You see, whether it's filing our taxes or finding the pizza joint closest to our ZIP code, we always go to only one place to sort out our complex issues -- that very same Internet that's suddenly causing us all this anxiety.
This puts us in a time crunch to figure a way out of this dilemma before we can no longer afford to figure a way out of it.
While there's still time and a few dollars in my bank account, I Googled "problem solving" and came across a simple, three-step process that we can apply:
Step 1: Understand the problem. If you are to be charged a monthly by-the-megabyte rate by your Internet provider, similar to the pilot project under way now in Beaumont, Texas, how much will you pay? Who knows how many zeroes and ones they actually use?
Well, simple desktop applications like BitMeter and Netmeter for Windows computers (SurplusMeter for Macintosh) can give you a fair measure of how many bytes your CPU chews on every day, week or month.
SurplusMeter showed me I'm on a 30GB/month pace, so I'd be paying about a $55 fee if I were under Time Warner's experimental thumb in Beaumont.
But if I ever go over that, I'd have to pay $1 extra per gigabyte. In the near future, when even fridges are hooked up to the Net (see model GD5VVAXT at www.whirlpool.com), everyone can expect their usage numbers to go way, way up.
Step 2: Devise a plan. The best approach involves a two-pronged attack -- make your own moves and, at the same time, enlist the help of others.
Step 3: Carry out the plan. As alert readers have pointed out, alternative providers, from the nationwide Clearwire to the local Mobi PCS in Hawaii, offer very competitive deals. So competitive, in fact, that major ISPs will likely think twice before doing away with buffet-style usage plans in big cities altogether, less they be further undercut by such services.
In more rural regions, however, broadband options -- just like restaurant or courtship options -- are sparse. Often, you're stuck with Dairy Queen, Beatrice the nightshift manager down at the laundromat, and Comcast.
If you're among those held in such captivity, your best bet is to write your congressman (www.house.gov/writerep) or join groups like InternetforEveryone.org, an initiative created by various organizations to make sure the Internet continues to be "fast and affordable for everyone."

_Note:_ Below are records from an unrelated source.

===== src/rtl/ldq_pkg.sv =====
// Shared constants, operation codes and status codes for the linear array deque.
`timescale 1ns / 1ps
`default_nettype none
package ldq_pkg;

  localparam int DEPTH  = 8;
  localparam int ADDR_W = (DEPTH > 1) ? $clog2(DEPTH) : 1;
  localparam int WORD_W = 32;

  typedef logic [ADDR_W-1:0] slot_t;
  typedef logic [WORD_W-1:0] word_t;
  typedef logic [2:0]        op_t;
  typedef logic [2:0]        status_t;

  localparam slot_t LAST_SLOT = slot_t'(DEPTH - 1);

  localparam op_t OP_PUSH_FRONT = 3'd0;
  localparam op_t OP_PUSH_BACK  = 3'd1;
  localparam op_t OP_POP_FRONT  = 3'd2;
  localparam op_t OP_POP_BACK   = 3'd3;
  localparam op_t OP_READ_ALL   = 3'd4;

  localparam status_t ST_OK        = 3'd0;
  localparam status_t ST_NO_FRONT  = 3'd1;
  localparam status_t ST_FULL_BACK = 3'd2;
  localparam status_t ST_UNDERFLOW = 3'd3;
  localparam status_t ST_EMPTY     = 3'd4;

endpackage
`default_nettype wire


===== src/rtl/ldq_ram.sv =====
// Simple dual-port RAM with one write port and one registered read port.
`timescale 1ns / 1ps
`default_nettype none
module ldq_ram #(
  parameter int WIDTH  = 32,
  parameter int DEPTH  = 8,
  parameter int ADDR_W = 3
) (
  input  wire logic              clk,
  input  wire logic              we,
  input  wire logic [ADDR_W-1:0] waddr,
  input  wire logic [WIDTH-1:0]  wdata,
  input  wire logic              re,
  input  wire logic [ADDR_W-1:0] raddr,
  output logic      [WIDTH-1:0]  rdata
);

  logic [WIDTH-1:0] mem [DEPTH];

  always_ff @(posedge clk) begin
    if (we) begin
      mem[waddr] <= wdata;
    end
  end

  always_ff @(posedge clk) begin
    if (re) begin
      rdata <= mem[raddr];
    end
  end

endmodule
`default_nettype wire


===== src/rtl/linear_array_deque.sv =====
// Top level of the linear array deque: end pointers, operation decode and readout sequencer.
//
// Usage: drive operation and value and raise start; the command is taken at a rising
// edge where start is high and busy is low. Every result transaction appears on status,
// data and last for exactly one cycle with done high; the receiver cannot stall it.
// Every result is registered: the RAM read register holds it for pops and readout, an
// output register for pushes and errors.
// Throughput: push, pop and error commands can be issued one every cycle; busy stays
// low for them. A read-all command of N elements holds busy high while it streams the
// elements after the first, one element per cycle, set by the single RAM read port;
// no new command is taken until the edge that reads the last element has dropped busy.
// Unknown operation codes are taken and give no result.
// Reset (rst, synchronous) empties the deque with both ends at slot 0 and drops any
// readout in progress; the store contents are not cleared.
`timescale 1ns / 1ps
`default_nettype none
module linear_array_deque
  import ldq_pkg::*;
(
  input  wire logic        clk,
  input  wire logic        rst,
  input  wire logic        start,
  output logic             busy,
  input  wire logic [2:0]  operation,
  input  wire logic [31:0] value,
  output logic             done,
  output logic      [2:0]  status,
  output logic      [31:0] data,
  output logic             last
);

  localparam logic S_IDLE   = 1'b0;
  localparam logic S_STREAM = 1'b1;

  logic    state, state_next;
  slot_t   front, front_next;
  slot_t   rear, rear_next;
  logic    empty, empty_next;
  slot_t   idx, idx_next;

  logic    res_valid, res_last, res_mem;
  status_t res_status;
  logic    from_mem;

  logic    we, re;
  slot_t   waddr, raddr;
  word_t   rdata;
  logic    accept;

  assign busy   = (state == S_STREAM);
  assign accept = start && !busy;

  always_comb begin
    state_next = state;
    front_next = front;
    rear_next  = rear;
    empty_next = empty;
    idx_next   = idx;
    we         = 1'b0;
    waddr      = front;
    re         = 1'b0;
    raddr      = front;
    res_valid  = 1'b0;
    res_status = ST_OK;
    res_last   = 1'b1;
    res_mem    = 1'b0;
    if (state == S_STREAM) begin
      re        = 1'b1;
      raddr     = idx;
      res_valid = 1'b1;
      res_mem   = 1'b1;
      res_last  = (idx == rear);
      if (idx == rear) begin
        state_next = S_IDLE;
      end else begin
        idx_next = idx + slot_t'(1);
      end
    end else if (accept) begin
      case (operation)
        OP_PUSH_FRONT: begin
          res_valid = 1'b1;
          if (empty) begin
            front_next = '0;
            rear_next  = '0;
            empty_next = 1'b0;
            we         = 1'b1;
            waddr      = '0;
          end else if (front == '0) begin
            res_status = ST_NO_FRONT;
          end else begin
            front_next = front - slot_t'(1);
            we         = 1'b1;
            waddr      = front - slot_t'(1);
          end
        end
        OP_PUSH_BACK: begin
          res_valid = 1'b1;
          if (empty) begin
            front_next = '0;
            rear_next  = '0;
            empty_next = 1'b0;
            we         = 1'b1;
            waddr      = '0;
          end else if (rear == LAST_SLOT) begin
            res_status = ST_FULL_BACK;
          end else begin
            rear_next = rear + slot_t'(1);
            we        = 1'b1;
            waddr     = rear + slot_t'(1);
          end
        end
        OP_POP_FRONT, OP_POP_BACK: begin
          res_valid = 1'b1;
          if (empty) begin
            res_status = ST_UNDERFLOW;
          end else begin
            re      = 1'b1;
            res_mem = 1'b1;
            raddr   = (operation == OP_POP_FRONT) ? front : rear;
            if (front == rear) begin
              front_next = '0;
              rear_next  = '0;
              empty_next = 1'b1;
            end else if (operation == OP_POP_FRONT) begin
              front_next = front + slot_t'(1);
            end else begin
              rear_next = rear - slot_t'(1);
            end
          end
        end
        OP_READ_ALL: begin
          res_valid = 1'b1;
          if (empty) begin
            res_status = ST_EMPTY;
          end else begin
            re       = 1'b1;
            raddr    = front;
            res_mem  = 1'b1;
            res_last = (front == rear);
            if (front != rear) begin
              state_next = S_STREAM;
              idx_next   = front + slot_t'(1);
            end
          end
        end
        default: begin
          res_valid = 1'b0;
        end
      endcase
    end
  end

  always_ff @(posedge clk) begin
    if (rst) begin
      state    <= S_IDLE;
      front    <= '0;
      rear     <= '0;
      empty    <= 1'b1;
      done     <= 1'b0;
      from_mem <= 1'b0;
      status   <= ST_OK;
      last     <= 1'b0;
    end else begin
      state    <= state_next;
      front    <= front_next;
      rear     <= rear_next;
      empty    <= empty_next;
      done     <= res_valid;
      from_mem <= res_mem;
      status   <= res_status;
      last     <= res_last;
    end
  end

  always_ff @(posedge clk) begin
    idx <= idx_next;
  end

  // Popped and read-out words come straight from the RAM output register.
  assign data = from_mem ? rdata : '0;

  ldq_ram #(
    .WIDTH (WORD_W),
    .DEPTH (DEPTH),
    .ADDR_W(ADDR_W)
  ) u_ram (
    .clk  (clk),
    .we   (we),
    .waddr(waddr),
    .wdata(value),
    .re   (re),
    .raddr(raddr),
    .rdata(rdata)
  );

endmodule
`default_nettype wire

On its home page is an interactive map that reveals state-by-state broadband penetration, and it's clearly proportioned to their comparative wealth (Massachusetts is at 61.1 percent, West Virginia is at 32.7 percent).
The group's point is that a broadband Internet is not a luxury, but rather a necessity for individuals to adequately compete in the Information Age.
Voice your opinion, America, unless you want your pursuit of happiness to be forever corralled into a toll road.